-- WORK REQUEST --
Find every line in the records below that contains "inverters", and copy it.

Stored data

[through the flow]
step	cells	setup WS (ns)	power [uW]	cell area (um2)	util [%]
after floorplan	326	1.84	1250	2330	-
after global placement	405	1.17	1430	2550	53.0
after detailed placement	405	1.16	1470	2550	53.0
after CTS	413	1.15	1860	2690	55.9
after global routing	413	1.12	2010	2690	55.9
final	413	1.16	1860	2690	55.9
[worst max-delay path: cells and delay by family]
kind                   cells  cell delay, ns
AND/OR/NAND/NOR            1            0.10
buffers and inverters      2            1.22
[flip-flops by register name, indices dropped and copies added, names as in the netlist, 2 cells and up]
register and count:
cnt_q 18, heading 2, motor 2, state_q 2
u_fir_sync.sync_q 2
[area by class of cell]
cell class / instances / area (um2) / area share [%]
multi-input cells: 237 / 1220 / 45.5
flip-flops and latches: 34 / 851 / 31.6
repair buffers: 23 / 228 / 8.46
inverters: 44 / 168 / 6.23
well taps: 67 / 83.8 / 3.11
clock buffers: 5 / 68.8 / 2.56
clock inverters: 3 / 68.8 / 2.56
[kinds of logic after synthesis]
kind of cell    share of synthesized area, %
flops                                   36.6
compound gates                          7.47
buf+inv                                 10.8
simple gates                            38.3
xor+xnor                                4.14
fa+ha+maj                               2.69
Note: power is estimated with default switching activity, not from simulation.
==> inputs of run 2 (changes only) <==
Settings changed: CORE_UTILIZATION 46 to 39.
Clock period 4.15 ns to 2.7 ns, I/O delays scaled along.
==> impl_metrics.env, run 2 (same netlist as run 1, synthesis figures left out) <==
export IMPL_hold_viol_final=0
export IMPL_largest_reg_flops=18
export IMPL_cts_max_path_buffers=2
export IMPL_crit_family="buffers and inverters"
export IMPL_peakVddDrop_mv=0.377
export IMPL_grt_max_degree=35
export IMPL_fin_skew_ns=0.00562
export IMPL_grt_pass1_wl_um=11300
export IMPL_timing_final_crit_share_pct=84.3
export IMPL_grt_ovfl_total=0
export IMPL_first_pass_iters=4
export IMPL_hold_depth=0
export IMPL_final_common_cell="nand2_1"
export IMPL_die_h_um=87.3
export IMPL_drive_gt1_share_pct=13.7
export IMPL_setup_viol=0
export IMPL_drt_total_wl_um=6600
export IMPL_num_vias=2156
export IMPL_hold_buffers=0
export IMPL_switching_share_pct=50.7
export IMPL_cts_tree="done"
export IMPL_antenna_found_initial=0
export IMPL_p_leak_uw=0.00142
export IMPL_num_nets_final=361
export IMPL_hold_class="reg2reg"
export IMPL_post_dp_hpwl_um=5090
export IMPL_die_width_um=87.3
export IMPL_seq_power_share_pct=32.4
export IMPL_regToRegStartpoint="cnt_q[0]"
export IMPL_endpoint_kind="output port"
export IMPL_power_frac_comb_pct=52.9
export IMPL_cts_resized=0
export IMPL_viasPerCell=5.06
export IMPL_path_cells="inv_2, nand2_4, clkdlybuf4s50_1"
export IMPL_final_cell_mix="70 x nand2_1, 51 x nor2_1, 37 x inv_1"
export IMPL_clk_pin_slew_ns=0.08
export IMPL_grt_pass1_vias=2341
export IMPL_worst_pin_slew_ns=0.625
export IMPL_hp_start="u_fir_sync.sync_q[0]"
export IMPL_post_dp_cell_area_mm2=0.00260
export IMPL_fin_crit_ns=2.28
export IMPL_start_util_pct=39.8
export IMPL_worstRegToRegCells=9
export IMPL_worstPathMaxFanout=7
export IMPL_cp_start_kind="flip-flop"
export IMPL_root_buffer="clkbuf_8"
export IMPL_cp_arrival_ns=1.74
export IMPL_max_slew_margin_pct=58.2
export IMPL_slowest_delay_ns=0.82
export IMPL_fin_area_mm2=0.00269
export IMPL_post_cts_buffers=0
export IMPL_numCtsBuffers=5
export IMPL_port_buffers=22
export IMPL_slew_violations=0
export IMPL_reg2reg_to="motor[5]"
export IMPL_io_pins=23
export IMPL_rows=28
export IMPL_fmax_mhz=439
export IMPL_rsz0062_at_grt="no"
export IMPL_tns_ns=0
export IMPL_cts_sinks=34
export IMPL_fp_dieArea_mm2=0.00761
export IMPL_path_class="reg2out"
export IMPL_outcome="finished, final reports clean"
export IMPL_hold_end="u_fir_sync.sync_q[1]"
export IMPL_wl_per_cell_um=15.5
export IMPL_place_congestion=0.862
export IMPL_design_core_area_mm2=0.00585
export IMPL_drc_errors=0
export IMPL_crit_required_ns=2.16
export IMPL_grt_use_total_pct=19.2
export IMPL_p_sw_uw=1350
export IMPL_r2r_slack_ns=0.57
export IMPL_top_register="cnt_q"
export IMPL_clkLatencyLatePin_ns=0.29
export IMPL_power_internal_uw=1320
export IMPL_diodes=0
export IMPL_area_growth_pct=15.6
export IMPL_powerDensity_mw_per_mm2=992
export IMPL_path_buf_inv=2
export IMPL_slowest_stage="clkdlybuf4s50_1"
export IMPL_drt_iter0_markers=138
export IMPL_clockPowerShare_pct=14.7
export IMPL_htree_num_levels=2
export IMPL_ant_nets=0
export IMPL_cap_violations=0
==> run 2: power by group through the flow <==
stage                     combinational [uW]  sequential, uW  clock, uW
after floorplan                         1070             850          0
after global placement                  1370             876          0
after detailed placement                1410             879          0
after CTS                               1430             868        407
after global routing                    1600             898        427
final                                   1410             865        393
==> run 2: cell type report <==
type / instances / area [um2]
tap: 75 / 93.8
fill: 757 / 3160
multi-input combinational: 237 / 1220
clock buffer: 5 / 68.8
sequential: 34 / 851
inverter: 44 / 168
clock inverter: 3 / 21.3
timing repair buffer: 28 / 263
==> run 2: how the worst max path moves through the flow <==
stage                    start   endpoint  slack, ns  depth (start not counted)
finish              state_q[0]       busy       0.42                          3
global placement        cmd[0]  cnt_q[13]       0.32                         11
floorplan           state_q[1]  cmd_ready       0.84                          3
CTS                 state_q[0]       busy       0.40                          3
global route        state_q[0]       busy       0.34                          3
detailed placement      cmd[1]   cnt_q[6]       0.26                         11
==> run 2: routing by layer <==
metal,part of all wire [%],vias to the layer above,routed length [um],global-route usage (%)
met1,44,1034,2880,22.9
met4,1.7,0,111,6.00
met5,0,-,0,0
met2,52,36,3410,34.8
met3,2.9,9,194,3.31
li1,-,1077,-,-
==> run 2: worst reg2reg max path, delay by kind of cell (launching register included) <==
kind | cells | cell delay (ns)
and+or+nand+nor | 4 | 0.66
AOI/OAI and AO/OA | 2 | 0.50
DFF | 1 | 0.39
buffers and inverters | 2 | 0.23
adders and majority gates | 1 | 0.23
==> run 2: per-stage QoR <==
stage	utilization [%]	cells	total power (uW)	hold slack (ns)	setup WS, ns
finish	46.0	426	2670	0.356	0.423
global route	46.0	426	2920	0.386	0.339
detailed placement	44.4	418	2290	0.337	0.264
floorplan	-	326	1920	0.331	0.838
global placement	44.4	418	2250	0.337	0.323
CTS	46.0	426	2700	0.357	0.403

-- OUTPUT BELOW --
buffers and inverters      2            1.22
inverters: 44 / 168 / 6.23
clock inverters: 3 / 68.8 / 2.56
export IMPL_crit_family="buffers and inverters"
buffers and inverters | 2 | 0.23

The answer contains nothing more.